Scenes from the book.

“The road curved easily, wending through parcels of pasture and woods, passing over threads of creeks. Lanky Norman cows grazed in the pastures.”

“An hour and a half later, after Rouen, he left the autoroute, preferring the back roads, many of the intersections marked with stone crosses.”

“He swept along the edge of a broad forest, then looped north, traversing villages and hamlets, some no more than a cluster of shuttered houses. Every few kilometers a new community appeared, the church steeple rising above the trees, followed by rooftops.”

“One woman gaped, her stone face frozen in the realization that all hope was lost. Souls stewed in a cauldron held in the maw of a gigantic beast. A young man roasted on a spit. Demons tormented men on the wheel or devoured them whole.”

“The Palais de Justice of Rouen was a flamboyant medley of towers and arches, pinnacles and arcades, gargoyles and ornaments—a stone monster built with one clawed foot firmly planted in the late Middle Ages, a second just over the threshold of the early Renaissance, and a third in the realm of architectural miscellany, where curlicues, restorations and annexes grew like galls in the open wounds suffered by the edifice over the course of five centuries.”

“Morin sighed: ‘Unfortunately, there is no mountain at Le Mont de l’If. It’s nothing but a long hill.’”

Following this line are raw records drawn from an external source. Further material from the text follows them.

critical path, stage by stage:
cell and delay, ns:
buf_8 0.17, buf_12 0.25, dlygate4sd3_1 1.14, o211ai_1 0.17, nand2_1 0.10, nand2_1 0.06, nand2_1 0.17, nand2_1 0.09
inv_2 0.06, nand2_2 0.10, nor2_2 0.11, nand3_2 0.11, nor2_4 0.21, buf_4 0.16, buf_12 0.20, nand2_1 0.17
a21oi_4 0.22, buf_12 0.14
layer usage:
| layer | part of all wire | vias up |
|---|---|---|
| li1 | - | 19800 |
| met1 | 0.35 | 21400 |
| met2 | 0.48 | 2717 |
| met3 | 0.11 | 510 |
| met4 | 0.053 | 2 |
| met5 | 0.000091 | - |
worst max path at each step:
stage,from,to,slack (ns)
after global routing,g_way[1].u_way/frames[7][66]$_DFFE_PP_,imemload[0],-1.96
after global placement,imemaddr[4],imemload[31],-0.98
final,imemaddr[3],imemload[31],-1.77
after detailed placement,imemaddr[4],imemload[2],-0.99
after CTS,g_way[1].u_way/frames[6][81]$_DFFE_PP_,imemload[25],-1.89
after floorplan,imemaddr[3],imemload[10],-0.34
**config.mk**
```make
export PLATFORM = sky130hd
export DESIGN_NAME = frac_encode
export DESIGN_NICKNAME = d
export VERILOG_FILES = /design/src/rtl/frac_pkg.sv /design/src/rtl/therm_popcount.sv /design/src/rtl/frac_encode.sv
export SDC_FILE = /design/constraint.sdc
export NUM_CORES = 1
export LEC_CHECK = 0
export BUFFER_PORTS_ARGS = -buffer_cell sky130_fd_sc_hd__buf_4
export CORE_ASPECT_RATIO = 1.4
export CORE_UTILIZATION = 45
export CTS_CLUSTER_SIZE = 24
export DETAILED_ROUTE_END_ITERATION = 10
export PLACE_DENSITY = 0.66
export SKIP_CTS_REPAIR_TIMING = 1
export SYNTH_ARGS = -nofsm -noshare
export SYNTH_HDL_FRONTEND = slang
export SYNTH_HIERARCHICAL = 1
export SYNTH_SLANG_ARGS = --single-unit
```
**constraint.sdc**
```tcl
create_clock -name clk -period 8.5 [get_ports clk]
set_clock_uncertainty 0.2 [all_clocks]
set_input_delay 0.425 -clock clk [delete_from_list [all_inputs] [get_ports clk]]
set_output_delay 0.425 -clock clk [all_outputs]
set_load 0.01 [all_outputs]
```
**src/rtl/frac_pkg.sv**
```systemverilog
// Shared definitions for the fractional-time channel.
// FRAC_W : width of a fine count (fits a 127-tap delay line).
// frac_t : fine-count type, also used by the synchroniser lanes.
// state_t: capture / dead-time state of the encoder.
package frac_pkg;

  localparam int FRAC_W = 7;

  typedef logic [FRAC_W-1:0] frac_t;

  typedef enum logic {
    ST_IDLE,
    ST_DEAD
  } state_t;

endpackage

```
**src/rtl/therm_popcount.sv**
```systemverilog
// Registered bubble-correction and population-count stage pair.
// Stage A: 3-input majority across neighbouring taps removes single-tap
//          bubbles (tap -1 is treated as 1, tap TAPS as 0).
// Stage B: population count of the corrected code.
// Ports:
//   clk, rst  : clock and synchronous active-high reset
//   in_valid  : therm holds a freshly captured code
//   therm     : captured thermometer code, TAPS bits
//   out_valid : count is new this cycle (two clocks after in_valid)
//   count     : fine count of the corrected code
module therm_popcount
  import frac_pkg::*;
#(
  parameter int TAPS = 127
) (
  input  logic            clk,
  input  logic            rst,
  input  logic            in_valid,
  input  logic [TAPS-1:0] therm,
  output logic            out_valid,
  output frac_t           count
);

  // Pad with the fixed boundary values so every tap sees two neighbours.
  logic [TAPS+1:0] ext;
  assign ext = {1'b0, therm, 1'b1};

  logic [TAPS-1:0] maj_next;
  logic [TAPS-1:0] maj_reg;
  logic            maj_valid_reg;
  frac_t           count_next;
  frac_t           count_reg;
  logic            count_valid_reg;

  generate
    for (genvar gi = 0; gi < TAPS; gi++) begin : g_maj
      assign maj_next[gi] = (ext[gi]   & ext[gi+1]) |
                            (ext[gi]   & ext[gi+2]) |
                            (ext[gi+1] & ext[gi+2]);
    end
  endgenerate

  always_comb begin
    count_next = '0;
    for (int i = 0; i < TAPS; i++) begin
      count_next = count_next + frac_t'(maj_reg[i]);
    end
  end

  always_ff @(posedge clk) begin
    if (rst) begin
      maj_reg         <= '0;
      maj_valid_reg   <= 1'b0;
      count_reg       <= '0;
      count_valid_reg <= 1'b0;
    end else begin
      maj_valid_reg   <= in_valid;
      count_valid_reg <= maj_valid_reg;
      if (in_valid) begin
        maj_reg <= maj_next;
      end
      if (maj_valid_reg) begin
        count_reg <= count_next;
      end
    end
  end

  assign out_valid = count_valid_reg;
  assign count     = count_reg;

endmodule

```
**src/rtl/frac_encode.sv**
```systemverilog
// Fine-time encoder for one TDC lane.
// Captures the delay-line taps on a rising hit, corrects bubbles, converts
// to a 7-bit count and presents it with a one-cycle write strobe, four
// clocks after capture. A dead time follows each accepted hit; hits that
// arrive during it are counted (saturating) and otherwise ignored.
// Ports:
//   clk, rst : clock and synchronous active-high reset
//   taps     : raw delay-line taps, tap 0 nearest the hit origin
//   hit      : stop event level, synchronous to clk
//   out_data : fine count, held until the next conversion
//   out_wr   : one-cycle strobe marking a new out_data
//   busy     : high outside the idle state
//   dropped  : saturating count of hits rejected while busy
module frac_encode
  import frac_pkg::*;
#(
  parameter int TAPS     = 127,
  parameter int DEAD_CYC = 8,
  parameter int DROP_W   = 8
) (
  input  logic              clk,
  input  logic              rst,
  input  logic [TAPS-1:0]   taps,
  input  logic              hit,
  output frac_t             out_data,
  output logic              out_wr,
  output logic              busy,
  output logic [DROP_W-1:0] dropped
);

  localparam int CNT_W = $clog2(DEAD_CYC);

  state_t              state_reg;
  state_t              state_next;
  logic [CNT_W-1:0]    dead_cnt_reg;
  logic [CNT_W-1:0]    dead_cnt_next;
  logic [DROP_W-1:0]   dropped_reg;
  logic [DROP_W-1:0]   dropped_next;
  logic                hit_q;
  logic                hit_edge;
  logic                capture;
  logic [TAPS-1:0]     taps_reg;
  logic                taps_valid_reg;
  logic                count_valid;
  frac_t               count;
  frac_t               out_data_reg;
  logic                out_wr_reg;

  // A hit held high is one event: only the rising edge matters.
  assign hit_edge = hit & ~hit_q;

  always_comb begin
    state_next    = state_reg;
    dead_cnt_next = dead_cnt_reg;
    dropped_next  = dropped_reg;
    capture       = 1'b0;
    case (state_reg)
      ST_IDLE: begin
        if (hit_edge) begin
          capture       = 1'b1;
          dead_cnt_next = CNT_W'(DEAD_CYC - 1);
          state_next    = ST_DEAD;
        end
      end
      ST_DEAD: begin
        if (dead_cnt_reg == '0) begin
          state_next = ST_IDLE;
        end else begin
          dead_cnt_next = dead_cnt_reg - 1'b1;
        end
        // Includes the edge coinciding with the return to idle.
        if (hit_edge && (dropped_reg != {DROP_W{1'b1}})) begin
          dropped_next = dropped_reg + 1'b1;
        end
      end
      default: state_next = ST_IDLE;
    endcase
  end

  always_ff @(posedge clk) begin
    if (rst) begin
      state_reg      <= ST_IDLE;
      dead_cnt_reg   <= '0;
      dropped_reg    <= '0;
      hit_q          <= 1'b0;
      taps_reg       <= '0;
      taps_valid_reg <= 1'b0;
      out_data_reg   <= '0;
      out_wr_reg     <= 1'b0;
    end else begin
      state_reg      <= state_next;
      dead_cnt_reg   <= dead_cnt_next;
      dropped_reg    <= dropped_next;
      hit_q          <= hit;
      taps_valid_reg <= capture;
      if (capture) begin
        taps_reg <= taps;
      end
      out_wr_reg <= count_valid;
      if (count_valid) begin
        out_data_reg <= count;
      end
    end
  end

  therm_popcount #(
    .TAPS(TAPS)
  ) u_popcount (
    .clk      (clk),
    .rst      (rst),
    .in_valid (taps_valid_reg),
    .therm    (taps_reg),
    .out_valid(count_valid),
    .count    (count)
  );

  assign out_data = out_data_reg;
  assign out_wr   = out_wr_reg;
  assign busy     = (state_reg != ST_IDLE);
  assign dropped  = dropped_reg;

endmodule
```
==> run metrics <==
status finished clean; DRT antenna net count 0; DR vias 11,715; design area 17,900 um2; Initial Util a little under half; CP startpoint u_popcount/maj_reg[35]; clock sink count 285; final WL roughly 33 mm; 1st-pass router iterations 10; fin. max-slew vios 0; setup TNS 0 ps; Syn Std Cell Area between 10,000 and 15,000 um2; met3 usage 1.97%; flop-to-flop setup slack 1110 ps; clock root cell clkbuf_16; R2R cell count 21; PwrDens ~370 nW/um2; Min Clock Period, post-route roughly 7400 ps; largest net degree at the start of global routing between 100 and 150; htree depth 1; initial antenna violation count 0; Req. time, crit path around 8800 ps; Post-Layout Cell Count roughly 2,300; crit path cell chain inv_1 > fa_1 > inv_1 > fa_1 > inv_1 > fa_1 > inv_1 > fa_1 > inv_1 > fa_1 > fa_1 > fa_1 > fa_1 > fa_1 > fa_1 > fa_1 > fa_1 > nor2b_1 > o31ai_2 > nand2_1 > nor4b_1; M2 GR Usage between 30% and 40%; hold depth 2; IO Pins roughly 150; HPWL after DPL about 23 mm; Seq/Total Area, Yosys 39.9%; Std-Cell Rows 76; Die H around 210 um; max incr delay on CP 570 ps; grt met1 use 23.8%; Comb power frac a little under three fifths; Mapped Cells 1,673; GR Overflow Total 0; share of layout cells above drive strength 1 11.1%; worst hold margin roughly 270 ps; Placed Cells incl. Taps around 2,100; Max Cap Viol 0; Seq cells post-synth approximately 290; CTS Buffer Depth 3; RSZ-0062 raised after global routing no; Static Leak just under 7 nW; Hold Crit Class flip-flop to flip-flop; Post-synth EDFFs 0; TritonCTS buffer count 29; Post-Syn Nets between 1,500 and 2,000; reg2reg start u_popcount/maj_reg[35]; routed vias/inst between 5 and 6; pre-CTS WS roughly 1100 ps; CP Class flip-flop to flip-flop; Worst IR Drop VDD roughly 0.8 mV; Int Power about 4.0 mW; Die Wd 153 um; dominant register cell in the synthesized netlist dfxtp_1; Sw Ratio about two fifths; core box area between 30,000 and 40,000 um2; drc violations 0; IO buf count between 100 and 150; Hold Path End taps_reg[0]; CP max stage cell fa_1; syn avg cell area 8.55 um2; Tot Pwr between 6 and 7 mW; hold_sp taps_reg[0]; WL/cell around 14 um; fin crit share 87.0%; Seq pwr share between 20% and 30%; GRT Max-Usage Layer met2; reg-to-reg endpoint u_popcount/count[6]; worst skew pair latency between 500 and 600 ps; first-pass GRT wire length 53.0 mm; CP dominant cell by count fa_1; worst setup margin about 1100 ps; Area Growth Syn to Fin 24.8%; CP endpoint kind flip-flop; vias in the first global route between 10,000 and 15,000; Final Hold Vio Count 0; Synth warnings 6; crit path max fanout 3; Layout fillers ~2,800; CTS clk-pin slew, worst paths approximately 60 ps; Worst Setup Start Kind flip-flop; Tot GR Track Use approximately a fifth; Final setup viols 0; full die area 32,500 um2; Fmax approximately 140 MHz; gpl congestion between 0.8 and 0.9; iteration-0 DRC count of the detailed router roughly 560; sw power roughly 2.7 mW; CTS tree done; layout net count 2,166; Max-slew headroom between 20% and 30%; ant diodes 0; Finished Core Util between 50 and 60%; power share of the clock group 20.4%; area post-placement between 15,000 and 20,000 um2; CP arrival ~7700 ps; worst slew pin tran approximately 1100 ps; number of distinct library cells after synthesis 48; asr flop ratio synth 0%
[Yosys cell counts, types with 3 or more instances]
cell type / n / area, um2
clkbuf_1: 39 / 146
o21ai_0: 128 / 641
fa_1: 114 / 2280
xnor2_1: 3 / 26.3
nand2_1: 382 / 1430
nor2b_1: 6 / 37.5
a211oi_1: 5 / 37.5
inv_1: 170 / 638
buf_2: 46 / 230
nand3_1: 8 / 40.0
a311oi_1: 125 / 1090
a21oi_1: 136 / 681
dfxtp_1: 285 / 5710
nor2_1: 147 / 552
ha_1: 27 / 338
buf_1: 4 / 15.0
mux2i_1: 8 / 80.1
nor3_1: 4 / 20.0
o21a_1: 3 / 22.5
[placed cells by master, fill, tap and decap left out, types with 6 or more instances in the layout]
master,Yosys,layout
nand2_1,382,382
dfxtp_1,285,284
inv_1,170,170
buf_4,1,152
nor2_1,147,147
a21oi_1,136,136
o21ai_0,128,128
dlygate4sd3_1,0,128
a311oi_1,125,125
fa_1,114,114
clkbuf_16,0,29
ha_1,27,27
mux2i_1,8,8
nand3_1,8,8
clkbuf_8,0,7
nor2b_1,6,6
[how the worst max path moves through the flow]
stage / to / slack [ps]
floorplan: u_popcount/count[6] / 1470
global placement: u_popcount/count[4] / 1200
detailed placement: u_popcount/count[4] / 1080
CTS: u_popcount/count[6] / 1070
global route: u_popcount/count[6] / 800
finish: u_popcount/count[6] / 1110
[worst max-delay path, delay by kind of cell (launching register included)]
family,cells,cell delay (ps)
adders and majority gates,12,5860
DFF,1,330
AOI/OAI and AO/OA,1,110
buffers and inverters,5,270
and+or+nand+nor,3,510
[kinds of logic after synthesis]
| logic type | Yosys count | share of synthesized area, % |
|---|---|---|
| fa+ha+maj | 141 | 18.3 |
| flops | 285 | 39.9 |
| simple gates | 562 | 15.4 |
| mux | 8 | 0.560 |
| buf+inv | 261 | 7.27 |
| compound gates | 411 | 18.3 |
| xor+xnor | 5 | 0.306 |
[power by group through the flow]
stage | combinational (mW) | sequential, mW | clock (mW)
finish | 3.76 | 1.52 | 1.35
global route | 4.36 | 1.53 | 1.43
CTS | 3.79 | 1.52 | 1.38
detailed placement | 3.74 | 1.55 | 0
global placement | 3.69 | 1.55 | 0
floorplan | 2.82 | 1.51 | 0
[area by class of cell]
class                   count  area [um2]  area share (%)
clock buffers              40         827            4.63
clock inverters            13         181            1.02
inverters                 171         642            3.59
multi-input cells        1127        7570            42.4
flip-flops and latches    285        5710            32.0
well taps                 390         488            2.73
repair buffers            281        2440            13.6
[routing by layer]
layer  vias to the layer above  wire length, um
li1                       6004                -
met1                      5476            13800
met2                       175            17500
met3                        60              890
met4                         0             1060
met5                         -                0
Power figures use the tool's default switching activity.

“The road here was unlined, barely wider than the car itself, rising along the crest of a slope bordered first by grassy fields, then by dark woods. The further they drove, the deeper the road sank into the terrain, the shoulders rising three, four, then five feet high, the road cutting like a gash through the land. Woods crowded the passage on both sides and trees tipped inward like rafters.”
“… his eyes fell upon the monument to the First World War, a mass of dark green metal streaked with black. Mounted on a massive stone pedestal it showed a soldier of vast proportions, a helmeted colossus striding forward, wrapped in a greatcoat, he eyes lifted to the sky. In his arms–and Philip couldn’t believe he’d never noticed this—the soldier cradled a small, limp body.”


“Off to the left was Saint-Pierre, the oddly newfangled church, a giant cylinder of brick and glass, like a monstrous keg planted in the city center.”

The cemetery: “The moonlight illuminated the sea of stone vessels, crosses listing to the right or left like the masts of sea-tossed ships.”
The cemetery: “A life-sized maiden bearing a flag in one hand and an olive branch in the other stood as a lissome memorial for the war dead, her eyes cast downward in sorrow, her crown adorned with a five-pointed star, one of the many sensual horrors populating French cemeteries. What did she represent? The nation? Gratitude? The Angel of Death? All Philip knew for sure was that she’d gone to rust, with flakes of metal lifting off the rise of her breasts and the pleats of her robe.”


Fécamp: “The road rose over the crest of a hill, revealing the vista of an actual downtown curled around the edge of a port. The ocean was gray-green and choppy, and the air carried a hint of salt.”